Brief: Two lines mark the range in the entries below: the one holding "No activity file" and the one holding "1089 | 0.02170 |". Set down those two and all lines between them, exactly.

= Beginning of Section =

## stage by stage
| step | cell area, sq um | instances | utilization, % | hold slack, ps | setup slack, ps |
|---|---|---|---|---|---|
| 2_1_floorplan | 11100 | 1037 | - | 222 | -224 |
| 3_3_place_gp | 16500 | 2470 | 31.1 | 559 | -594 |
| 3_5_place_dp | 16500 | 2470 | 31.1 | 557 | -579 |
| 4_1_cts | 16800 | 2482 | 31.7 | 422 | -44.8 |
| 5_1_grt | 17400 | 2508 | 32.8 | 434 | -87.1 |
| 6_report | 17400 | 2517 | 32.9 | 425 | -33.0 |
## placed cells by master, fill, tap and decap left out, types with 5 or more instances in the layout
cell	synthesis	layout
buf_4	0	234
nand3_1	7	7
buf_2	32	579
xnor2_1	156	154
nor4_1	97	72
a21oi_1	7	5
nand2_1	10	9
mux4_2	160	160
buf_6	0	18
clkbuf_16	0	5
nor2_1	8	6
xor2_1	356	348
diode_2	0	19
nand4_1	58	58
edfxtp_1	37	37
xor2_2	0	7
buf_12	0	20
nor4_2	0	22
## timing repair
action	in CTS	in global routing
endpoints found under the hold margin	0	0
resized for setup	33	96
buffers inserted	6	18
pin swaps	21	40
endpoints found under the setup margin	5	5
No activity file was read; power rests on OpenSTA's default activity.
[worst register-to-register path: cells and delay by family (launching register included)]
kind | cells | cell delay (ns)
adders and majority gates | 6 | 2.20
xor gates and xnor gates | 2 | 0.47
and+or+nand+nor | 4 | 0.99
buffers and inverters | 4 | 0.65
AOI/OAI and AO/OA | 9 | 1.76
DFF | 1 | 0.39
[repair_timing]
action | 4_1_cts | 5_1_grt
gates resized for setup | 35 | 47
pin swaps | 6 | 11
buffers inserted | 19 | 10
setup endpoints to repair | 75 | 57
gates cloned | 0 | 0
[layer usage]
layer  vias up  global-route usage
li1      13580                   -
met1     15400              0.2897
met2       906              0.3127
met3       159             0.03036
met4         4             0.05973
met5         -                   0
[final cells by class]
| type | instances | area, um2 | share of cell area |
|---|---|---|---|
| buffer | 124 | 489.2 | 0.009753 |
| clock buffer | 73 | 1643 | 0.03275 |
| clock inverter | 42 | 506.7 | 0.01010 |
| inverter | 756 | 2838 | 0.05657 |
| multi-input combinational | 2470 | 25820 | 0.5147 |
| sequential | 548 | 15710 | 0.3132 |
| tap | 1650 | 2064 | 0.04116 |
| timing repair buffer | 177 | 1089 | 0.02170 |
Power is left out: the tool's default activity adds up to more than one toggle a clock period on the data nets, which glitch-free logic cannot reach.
`src/hw/rtl/ajm_pkg.sv`:
```
`timescale 1ns / 1ps

package ajm_pkg;

  localparam int unsigned PosW    = 24;
  localparam int unsigned DtW     = 20;
  localparam int unsigned TimeW   = 32;
  localparam int unsigned LenW    = 16;
  localparam int unsigned CfgW    = 32;
  localparam int unsigned CfgIdxW = 2;
  localparam int unsigned SqW     = 2 * PosW + 1;
  localparam int unsigned RootW   = PosW + 1;
  localparam int unsigned CntW    = $clog2(RootW);

  localparam logic [CfgIdxW-1:0] CfgMinFlight = 2'd0;
  localparam logic [CfgIdxW-1:0] CfgSettle    = 2'd1;
  localparam logic [CfgIdxW-1:0] CfgMaxHeight = 2'd2;
  localparam logic [CfgIdxW-1:0] CfgMaxDist   = 2'd3;

  localparam logic [TimeW-1:0] RstMinFlight = 32'd250000;
  localparam logic [TimeW-1:0] RstSettle    = 32'd500000;
  localparam logic [LenW-1:0]  RstMaxHeight = 16'd15360;
  localparam logic [LenW-1:0]  RstMaxDist   = 16'd64000;

  localparam logic OpFrame    = 1'b0;
  localparam logic OpAbort    = 1'b1;
  localparam logic RecTotals  = 1'b0;
  localparam logic RecMaxima  = 1'b1;

  typedef enum logic [3:0] {
    StIdle,
    StSettle,
    StFlight,
    StDiff,
    StSqX,
    StSqZ,
    StSum,
    StRoot,
    StCheck,
    StEmit
  } ajm_state_t;

  typedef struct packed {
    logic           start;
    logic [SqW-1:0] radicand;
  } ajm_sqrt_req_t;

  typedef struct packed {
    logic             done;
    logic [RootW-1:0] root;
  } ajm_sqrt_rsp_t;

  function automatic logic [TimeW-1:0] sat_add(input logic [TimeW-1:0] a,
                                               input logic [TimeW-1:0] b);
    logic [TimeW:0] s;
    s = {1'b0, a} + {1'b0, b};
    return s[TimeW] ? {TimeW{1'b1}} : s[TimeW-1:0];
  endfunction

endpackage

```
`src/hw/rtl/ajm_in_if.sv`:
```
`timescale 1ns / 1ps

interface ajm_in_if;
  logic                               valid;
  logic                               ready;
  logic                               operation;
  logic                               airborne;
  logic signed [ajm_pkg::PosW-1:0]    pos_x;
  logic signed [ajm_pkg::PosW-1:0]    pos_y;
  logic signed [ajm_pkg::PosW-1:0]    pos_z;
  logic        [ajm_pkg::DtW-1:0]     frame_time_us;

  modport source (
    output valid, operation, airborne, pos_x, pos_y, pos_z, frame_time_us,
    input  ready
  );
  modport sink (
    input  valid, operation, airborne, pos_x, pos_y, pos_z, frame_time_us,
    output ready
  );
endinterface

```
`src/hw/rtl/ajm_out_if.sv`:
```
`timescale 1ns / 1ps

interface ajm_out_if;
  logic                         valid;
  logic                         ready;
  logic                         record_kind;
  logic [ajm_pkg::TimeW-1:0]    flight_time_us;
  logic [ajm_pkg::LenW-1:0]     jump_height;
  logic [ajm_pkg::LenW-1:0]     jump_distance;
  logic                         last_of_run;

  modport source (
    output valid, record_kind, flight_time_us, jump_height, jump_distance, last_of_run,
    input  ready
  );
  modport sink (
    input  valid, record_kind, flight_time_us, jump_height, jump_distance, last_of_run,
    output ready
  );
endinterface

```
`src/hw/rtl/ajm_isqrt.sv`:
```
`timescale 1ns / 1ps

module ajm_isqrt (
  input  logic                   clk,
  input  logic                   rst_n,
  input  ajm_pkg::ajm_sqrt_req_t req,
  output ajm_pkg::ajm_sqrt_rsp_t rsp
);

  logic [ajm_pkg::SqW-1:0]  rem_r, rem_nxt;
  logic [ajm_pkg::SqW:0]    root_r, root_nxt;
  logic [ajm_pkg::SqW-1:0]  bit_r, bit_nxt;
  logic [ajm_pkg::CntW-1:0] cnt_r, cnt_nxt;
  logic                     busy_r, busy_nxt;
  logic                     done_r, done_nxt;
  logic [ajm_pkg::SqW:0]    trial;
  logic                     fits;

  assign trial = root_r + {1'b0, bit_r};
  assign fits  = {1'b0, rem_r} >= trial;

  always_comb begin
    rem_nxt  = rem_r;
    root_nxt = root_r;
    bit_nxt  = bit_r;
    cnt_nxt  = cnt_r;
    busy_nxt = busy_r;
    done_nxt = 1'b0;
    if (req.start) begin
      rem_nxt  = req.radicand;
      root_nxt = '0;
      bit_nxt  = {1'b1, {(ajm_pkg::SqW-1){1'b0}}};
      cnt_nxt  = ajm_pkg::CntW'(ajm_pkg::RootW - 1);
      busy_nxt = 1'b1;
    end else if (busy_r) begin
      if (fits) begin
        rem_nxt  = rem_r - trial[ajm_pkg::SqW-1:0];
        root_nxt = (root_r >> 1) + {1'b0, bit_r};
      end else begin
        root_nxt = root_r >> 1;
      end
      bit_nxt = bit_r >> 2;
      cnt_nxt = cnt_r - 1'b1;
      if (cnt_r == '0) begin
        busy_nxt = 1'b0;
        done_nxt = 1'b1;
      end
    end
  end

  always_ff @(posedge clk) begin
    if (!rst_n) begin
      busy_r <= 1'b0;
      done_r <= 1'b0;
    end else begin
      busy_r <= busy_nxt;
      done_r <= done_nxt;
    end
    rem_r  <= rem_nxt;
    root_r <= root_nxt;
    bit_r  <= bit_nxt;
    cnt_r  <= cnt_nxt;
  end

  assign rsp.done = done_r;
  assign rsp.root = root_r[ajm_pkg::RootW-1:0];

endmodule

```
`src/hw/rtl/airtime_jump_measurer_top.sv`:
```
`timescale 1ns / 1ps

// Airtime jump measurer. Takes one telemetry or abort beat at a time; ready is high only
// while the block is idle. An abort returns to idle from its settle step; a frame that
// does not end a counted flight passes through the settle, flight and emit steps. A landing
// whose flight reaches the minimum airtime also passes the diff, square, sum, root and check
// steps: one shared 24x24 multiplier squares both offsets, then the 25-step bit-serial
// square root turns dx*dx + dz*dz into the distance. Up to two result beats per input
// leave through an output register; a stalled output holds the block in its emit step.

module airtime_jump_measurer_top (
  input  logic                         clk,
  input  logic                         rst_n,
  ajm_in_if.sink                       in_ch,
  ajm_out_if.source                    out_ch,
  input  logic                         cfg_we,
  input  logic [ajm_pkg::CfgIdxW-1:0]  cfg_index,
  input  logic [ajm_pkg::CfgW-1:0]     cfg_data
);

  localparam int unsigned PosW  = ajm_pkg::PosW;
  localparam int unsigned TimeW = ajm_pkg::TimeW;
  localparam int unsigned LenW  = ajm_pkg::LenW;

  ajm_pkg::ajm_state_t state_r, state_nxt;

  logic [TimeW-1:0] min_flight_r, settle_win_r;
  logic [LenW-1:0]  max_height_r, max_dist_r;

  logic                    op_r, op_nxt;
  logic                    air_r, air_nxt;
  logic signed [PosW-1:0]  px_r, px_nxt, py_r, py_nxt, pz_r, pz_nxt;
  logic [ajm_pkg::DtW-1:0] dt_r, dt_nxt;

  logic                    in_flight_r, in_flight_nxt;
  logic [TimeW-1:0]        air_time_r, air_time_nxt;
  logic signed [PosW-1:0]  tk_x_r, tk_x_nxt, tk_y_r, tk_y_nxt, tk_z_r, tk_z_nxt;
  logic signed [PosW-1:0]  peak_y_r, peak_y_nxt;
  logic                    pend_valid_r, pend_valid_nxt;
  logic [TimeW-1:0]        settle_r, settle_nxt;
  logic [TimeW-1:0]        pend_time_r, pend_time_nxt;
  logic [LenW-1:0]         pend_h_r, pend_h_nxt, pend_d_r, pend_d_nxt;

  logic [TimeW-1:0]             secs_r, secs_nxt;
  logic [PosW-1:0]              ax_r, ax_nxt, az_r, az_nxt;
  logic signed [PosW:0]         h_r, h_nxt;
  logic [2*PosW-1:0]            sq_r, sq_nxt, acc_r, acc_nxt;
  logic [ajm_pkg::RootW-1:0]    dist_r, dist_nxt;
  logic                         emit_max_r, emit_max_nxt, emit_tot_r, emit_tot_nxt;

  logic                 out_valid_r, out_valid_nxt;
  logic                 out_kind_r, out_kind_nxt;
  logic [TimeW-1:0]     out_time_r, out_time_nxt;
  logic [LenW-1:0]      out_h_r, out_h_nxt, out_d_r, out_d_nxt;
  logic                 out_last_r, out_last_nxt;

  logic                  in_beat;
  logic                  out_free;
  logic [TimeW-1:0]      settle_sum;
  logic [TimeW-1:0]      dt_ext;
  logic signed [PosW:0]  dx, dz;
  logic [PosW-1:0]       mul_a;
  logic [2*PosW-1:0]     prod;
  logic                  jump_ok;

  ajm_pkg::ajm_sqrt_req_t sqrt_req;
  ajm_pkg::ajm_sqrt_rsp_t sqrt_rsp;

  ajm_isqrt u_isqrt (
    .clk   (clk),
    .rst_n (rst_n),
    .req   (sqrt_req),
    .rsp   (sqrt_rsp)
  );

  assign in_ch.ready = (state_r == ajm_pkg::StIdle);
  assign in_beat     = in_ch.valid && in_ch.ready;
  assign out_free    = !out_valid_r || out_ch.ready;

  assign dt_ext     = {{(TimeW-ajm_pkg::DtW){1'b0}}, dt_r};
  assign settle_sum = ajm_pkg::sat_add(settle_r, dt_ext);
  assign dx         = {px_r[PosW-1], px_r} - {tk_x_r[PosW-1], tk_x_r};
  assign dz         = {pz_r[PosW-1], pz_r} - {tk_z_r[PosW-1], tk_z_r};
  assign mul_a      = (state_r == ajm_pkg::StSqX) ? ax_r : az_r;
  assign prod       = {{PosW{1'b0}}, mul_a} * {{PosW{1'b0}}, mul_a};
  assign jump_ok    = !h_r[PosW]
                   && (h_r[PosW-1:0] < {{(PosW-LenW){1'b0}}, max_height_r})
                   && (dist_r < {{(ajm_pkg::RootW-LenW){1'b0}}, max_dist_r});

  assign sqrt_req.start    = (state_r == ajm_pkg::StSum);
  assign sqrt_req.radicand = {1'b0, acc_r} + {1'b0, sq_r};

  always_comb begin
    state_nxt = state_r;
    unique case (state_r)
      ajm_pkg::StIdle:   if (in_beat) state_nxt = ajm_pkg::StSettle;
      ajm_pkg::StSettle: begin
        state_nxt = (op_r == ajm_pkg::OpAbort) ? ajm_pkg::StIdle : ajm_pkg::StFlight;
      end
      ajm_pkg::StFlight: begin
        if (!air_r && in_flight_r && (air_time_r >= min_flight_r)) begin
          state_nxt = ajm_pkg::StDiff;
        end else begin
          state_nxt = ajm_pkg::StEmit;
        end
      end
      ajm_pkg::StDiff:   state_nxt = ajm_pkg::StSqX;
      ajm_pkg::StSqX:    state_nxt = ajm_pkg::StSqZ;
      ajm_pkg::StSqZ:    state_nxt = ajm_pkg::StSum;
      ajm_pkg::StSum:    state_nxt = ajm_pkg::StRoot;
      ajm_pkg::StRoot:   if (sqrt_rsp.done) state_nxt = ajm_pkg::StCheck;
      ajm_pkg::StCheck:  state_nxt = ajm_pkg::StEmit;
      ajm_pkg::StEmit:   if (!emit_max_r && !emit_tot_r) state_nxt = ajm_pkg::StIdle;
      default:           state_nxt = ajm_pkg::StIdle;
    endcase
  end

  always_comb begin
    op_nxt         = op_r;
    air_nxt        = air_r;
    px_nxt         = px_r;
    py_nxt         = py_r;
    pz_nxt         = pz_r;
    dt_nxt         = dt_r;
    in_flight_nxt  = in_flight_r;
    air_time_nxt   = air_time_r;
    tk_x_nxt       = tk_x_r;
    tk_y_nxt       = tk_y_r;
    tk_z_nxt       = tk_z_r;
    peak_y_nxt     = peak_y_r;
    pend_valid_nxt = pend_valid_r;
    settle_nxt     = settle_r;
    pend_time_nxt  = pend_time_r;
    pend_h_nxt     = pend_h_r;
    pend_d_nxt     = pend_d_r;
    secs_nxt       = secs_r;
    ax_nxt         = ax_r;
    az_nxt         = az_r;
    h_nxt          = h_r;
    sq_nxt         = sq_r;
    acc_nxt        = acc_r;
    dist_nxt       = dist_r;
    emit_max_nxt   = emit_max_r;
    emit_tot_nxt   = emit_tot_r;
    out_valid_nxt  = out_valid_r && !out_ch.ready;
    out_kind_nxt   = out_kind_r;
    out_time_nxt   = out_time_r;
    out_h_nxt      = out_h_r;
    out_d_nxt      = out_d_r;
    out_last_nxt   = out_last_r;

    unique case (state_r)
      ajm_pkg::StIdle: begin
        if (in_beat) begin
          op_nxt       = in_ch.operation;
          air_nxt      = in_ch.airborne;
          px_nxt       = in_ch.pos_x;
          py_nxt       = in_ch.pos_y;
          pz_nxt       = in_ch.pos_z;
          dt_nxt       = in_ch.frame_time_us;
          emit_max_nxt = 1'b0;
          emit_tot_nxt = 1'b0;
        end
      end
      ajm_pkg::StSettle: begin
        if (op_r == ajm_pkg::OpAbort) begin
          in_flight_nxt  = 1'b0;
          air_time_nxt   = '0;
          pend_valid_nxt = 1'b0;
          settle_nxt     = '0;
        end else if (pend_valid_r) begin
          if (settle_sum >= settle_win_r) begin
            emit_max_nxt   = 1'b1;
            pend_valid_nxt = 1'b0;
            settle_nxt     = '0;
          end else begin
            settle_nxt = settle_sum;
          end
        end
      end
      ajm_pkg::StFlight: begin
        if (air_r) begin
          if (!in_flight_r) begin
            in_flight_nxt = 1'b1;
            air_time_nxt  = dt_ext;
            tk_x_nxt      = px_r;
            tk_y_nxt      = py_r;
            tk_z_nxt      = pz_r;
            peak_y_nxt    = py_r;
          end else begin
            air_time_nxt = ajm_pkg::sat_add(air_time_r, dt_ext);
            if (py_r > peak_y_r) peak_y_nxt = py_r;
          end
        end else if (in_flight_r) begin
          in_flight_nxt = 1'b0;
          air_time_nxt  = '0;
          secs_nxt      = air_time_r;
        end
      end
      ajm_pkg::StDiff: begin
        ax_nxt = dx[PosW] ? PosW'(-dx) : dx[PosW-1:0];
        az_nxt = dz[PosW] ? PosW'(-dz) : dz[PosW-1:0];
        h_nxt  = {peak_y_r[PosW-1], peak_y_r} - {tk_y_r[PosW-1], tk_y_r};
      end
      ajm_pkg::StSqX: begin
        sq_nxt = prod;
      end
      ajm_pkg::StSqZ: begin
        acc_nxt = sq_r;
        sq_nxt  = prod;
      end
      ajm_pkg::StSum: begin
      end
      ajm_pkg::StRoot: begin
        if (sqrt_rsp.done) dist_nxt = sqrt_rsp.root;
      end
      ajm_pkg::StCheck: begin
        if (jump_ok) begin
          emit_tot_nxt = 1'b1;
          if (pend_valid_r) emit_max_nxt = 1'b1;
        end
      end
      ajm_pkg::StEmit: begin
        if (out_free) begin
          priority if (emit_max_r) begin
            out_valid_nxt = 1'b1;
            out_kind_nxt  = ajm_pkg::RecMaxima;
            out_time_nxt  = pend_time_r;
            out_h_nxt     = pend_h_r;
            out_d_nxt     = pend_d_r;
            out_last_nxt  = !emit_tot_r;
            emit_max_nxt  = 1'b0;
          end else if (emit_tot_r) begin
            out_valid_nxt  = 1'b1;
            out_kind_nxt   = ajm_pkg::RecTotals;
            out_time_nxt   = secs_r;
            out_h_nxt      = h_r[LenW-1:0];
            out_d_nxt      = dist_r[LenW-1:0];
            out_last_nxt   = 1'b1;
            emit_tot_nxt   = 1'b0;
            pend_valid_nxt = 1'b1;
            settle_nxt     = '0;
            pend_time_nxt  = secs_r;
            pend_h_nxt     = h_r[LenW-1:0];
            pend_d_nxt     = dist_r[LenW-1:0];
          end else begin
          end
        end
      end
      default: begin
      end
    endcase
  end

  always_ff @(posedge clk) begin
    if (!rst_n) begin
      state_r      <= ajm_pkg::StIdle;
      min_flight_r <= ajm_pkg::RstMinFlight;
      settle_win_r <= ajm_pkg::RstSettle;
      max_height_r <= ajm_pkg::RstMaxHeight;
      max_dist_r   <= ajm_pkg::RstMaxDist;
      in_flight_r  <= 1'b0;
      air_time_r   <= '0;
      tk_x_r       <= '0;
      tk_y_r       <= '0;
      tk_z_r       <= '0;
      peak_y_r     <= '0;
      pend_valid_r <= 1'b0;
      settle_r     <= '0;
      emit_max_r   <= 1'b0;
      emit_tot_r   <= 1'b0;
      out_valid_r  <= 1'b0;
    end else begin
      state_r      <= state_nxt;
      in_flight_r  <= in_flight_nxt;
      air_time_r   <= air_time_nxt;
      tk_x_r       <= tk_x_nxt;
      tk_y_r       <= tk_y_nxt;
      tk_z_r       <= tk_z_nxt;
      peak_y_r     <= peak_y_nxt;
      pend_valid_r <= pend_valid_nxt;
      settle_r     <= settle_nxt;
      emit_max_r   <= emit_max_nxt;
      emit_tot_r   <= emit_tot_nxt;
      out_valid_r  <= out_valid_nxt;
      if (cfg_we) begin
        unique case (cfg_index)
          ajm_pkg::CfgMinFlight: min_flight_r <= cfg_data[TimeW-1:0];
          ajm_pkg::CfgSettle:    settle_win_r <= cfg_data[TimeW-1:0];
          ajm_pkg::CfgMaxHeight: max_height_r <= cfg_data[LenW-1:0];
          ajm_pkg::CfgMaxDist:   max_dist_r   <= cfg_data[LenW-1:0];
          default: begin
          end
        endcase
      end
    end
    op_r        <= op_nxt;
    air_r       <= air_nxt;
    px_r        <= px_nxt;
    py_r        <= py_nxt;
    pz_r        <= pz_nxt;
    dt_r        <= dt_nxt;
    pend_time_r <= pend_time_nxt;
    pend_h_r    <= pend_h_nxt;
    pend_d_r    <= pend_d_nxt;
    secs_r      <= secs_nxt;
    ax_r        <= ax_nxt;
    az_r        <= az_nxt;
    h_r         <= h_nxt;
    sq_r        <= sq_nxt;
    acc_r       <= acc_nxt;
    dist_r      <= dist_nxt;
    out_kind_r  <= out_kind_nxt;
    out_time_r  <= out_time_nxt;
    out_h_r     <= out_h_nxt;
    out_d_r     <= out_d_nxt;
    out_last_r  <= out_last_nxt;
  end

  assign out_ch.valid          = out_valid_r;
  assign out_ch.record_kind    = out_kind_r;
  assign out_ch.flight_time_us = out_time_r;
  assign out_ch.jump_height    = out_h_r;
  assign out_ch.jump_distance  = out_d_r;
  assign out_ch.last_of_run    = out_last_r;

endmodule

```
`src/flat_wrapper.sv`:
```
// flat-port wrapper written by rule: the top's interface ports become plain ports
module airtime_jump_measurer_top_flat 
  (clk, rst_n, cfg_we, cfg_index, cfg_data, in_ch_valid, in_ch_operation, in_ch_airborne, in_ch_pos_x, in_ch_pos_y, in_ch_pos_z, in_ch_frame_time_us, in_ch_ready, out_ch_valid, out_ch_record_kind, out_ch_flight_time_us, out_ch_jump_height, out_ch_jump_distance, out_ch_last_of_run, out_ch_ready);
  ajm_in_if in_ch_i ();
  ajm_out_if out_ch_i ();
  input  logic clk;
  input  logic rst_n;
  input  logic cfg_we;
  input  logic [ajm_pkg::CfgIdxW-1:0] cfg_index;
  input  logic [ajm_pkg::CfgW-1:0] cfg_data;
  input wire logic [$bits(in_ch_i.valid)-1:0] in_ch_valid;
  input wire logic [$bits(in_ch_i.operation)-1:0] in_ch_operation;
  input wire logic [$bits(in_ch_i.airborne)-1:0] in_ch_airborne;
  input wire logic [$bits(in_ch_i.pos_x)-1:0] in_ch_pos_x;
  input wire logic [$bits(in_ch_i.pos_y)-1:0] in_ch_pos_y;
  input wire logic [$bits(in_ch_i.pos_z)-1:0] in_ch_pos_z;
  input wire logic [$bits(in_ch_i.frame_time_us)-1:0] in_ch_frame_time_us;
  output wire logic [$bits(in_ch_i.ready)-1:0] in_ch_ready;
  output wire logic [$bits(out_ch_i.valid)-1:0] out_ch_valid;
  output wire logic [$bits(out_ch_i.record_kind)-1:0] out_ch_record_kind;
  output wire logic [$bits(out_ch_i.flight_time_us)-1:0] out_ch_flight_time_us;
  output wire logic [$bits(out_ch_i.jump_height)-1:0] out_ch_jump_height;
  output wire logic [$bits(out_ch_i.jump_distance)-1:0] out_ch_jump_distance;
  output wire logic [$bits(out_ch_i.last_of_run)-1:0] out_ch_last_of_run;
  input wire logic [$bits(out_ch_i.ready)-1:0] out_ch_ready;
  assign in_ch_i.valid = in_ch_valid;
  assign in_ch_i.operation = in_ch_operation;
  assign in_ch_i.airborne = in_ch_airborne;
  assign in_ch_i.pos_x = in_ch_pos_x;
  assign in_ch_i.pos_y = in_ch_pos_y;
  assign in_ch_i.pos_z = in_ch_pos_z;
  assign in_ch_i.frame_time_us = in_ch_frame_time_us;
  assign in_ch_ready = in_ch_i.ready;
  assign out_ch_valid = out_ch_i.valid;
  assign out_ch_record_kind = out_ch_i.record_kind;
  assign out_ch_flight_time_us = out_ch_i.flight_time_us;
  assign out_ch_jump_height = out_ch_i.jump_height;
  assign out_ch_jump_distance = out_ch_i.jump_distance;
  assign out_ch_last_of_run = out_ch_i.last_of_run;
  assign out_ch_i.ready = out_ch_ready;
  airtime_jump_measurer_top u_core (.clk(clk), .rst_n(rst_n), .in_ch(in_ch_i), .out_ch(out_ch_i), .cfg_we(cfg_we), .cfg_index(cfg_index), .cfg_data(cfg_data));
endmodule
```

= End of Section =

Solution to this problem:
No activity file was read; power rests on OpenSTA's default activity.
[worst register-to-register path: cells and delay by family (launching register included)]
kind | cells | cell delay (ns)
adders and majority gates | 6 | 2.20
xor gates and xnor gates | 2 | 0.47
and+or+nand+nor | 4 | 0.99
buffers and inverters | 4 | 0.65
AOI/OAI and AO/OA | 9 | 1.76
DFF | 1 | 0.39
[repair_timing]
action | 4_1_cts | 5_1_grt
gates resized for setup | 35 | 47
pin swaps | 6 | 11
buffers inserted | 19 | 10
setup endpoints to repair | 75 | 57
gates cloned | 0 | 0
[layer usage]
layer  vias up  global-route usage
li1      13580                   -
met1     15400              0.2897
met2       906              0.3127
met3       159             0.03036
met4         4             0.05973
met5         -                   0
[final cells by class]
| type | instances | area, um2 | share of cell area |
|---|---|---|---|
| buffer | 124 | 489.2 | 0.009753 |
| clock buffer | 73 | 1643 | 0.03275 |
| clock inverter | 42 | 506.7 | 0.01010 |
| inverter | 756 | 2838 | 0.05657 |
| multi-input combinational | 2470 | 25820 | 0.5147 |
| sequential | 548 | 15710 | 0.3132 |
| tap | 1650 | 2064 | 0.04116 |
| timing repair buffer | 177 | 1089 | 0.02170 |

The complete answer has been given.